• **EXERCISE INSTRUCTIONS**
Count the lines below holding "localparam" and answer with that number only.

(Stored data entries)
================

$ cat src/rtl/risc_v_pkg.sv
// Shared definitions for the CPU output UART: transmitter states and frame geometry.
package risc_v_pkg;

  typedef enum logic [1:0] {
    IDLE,
    START,
    DATA,
    STOP
  } uart_state_e;

  localparam int BITS_PER_BYTE  = 8;
  localparam int BYTES_PER_WORD = 4;

endpackage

================

• **WRITTEN RESPONSE**
2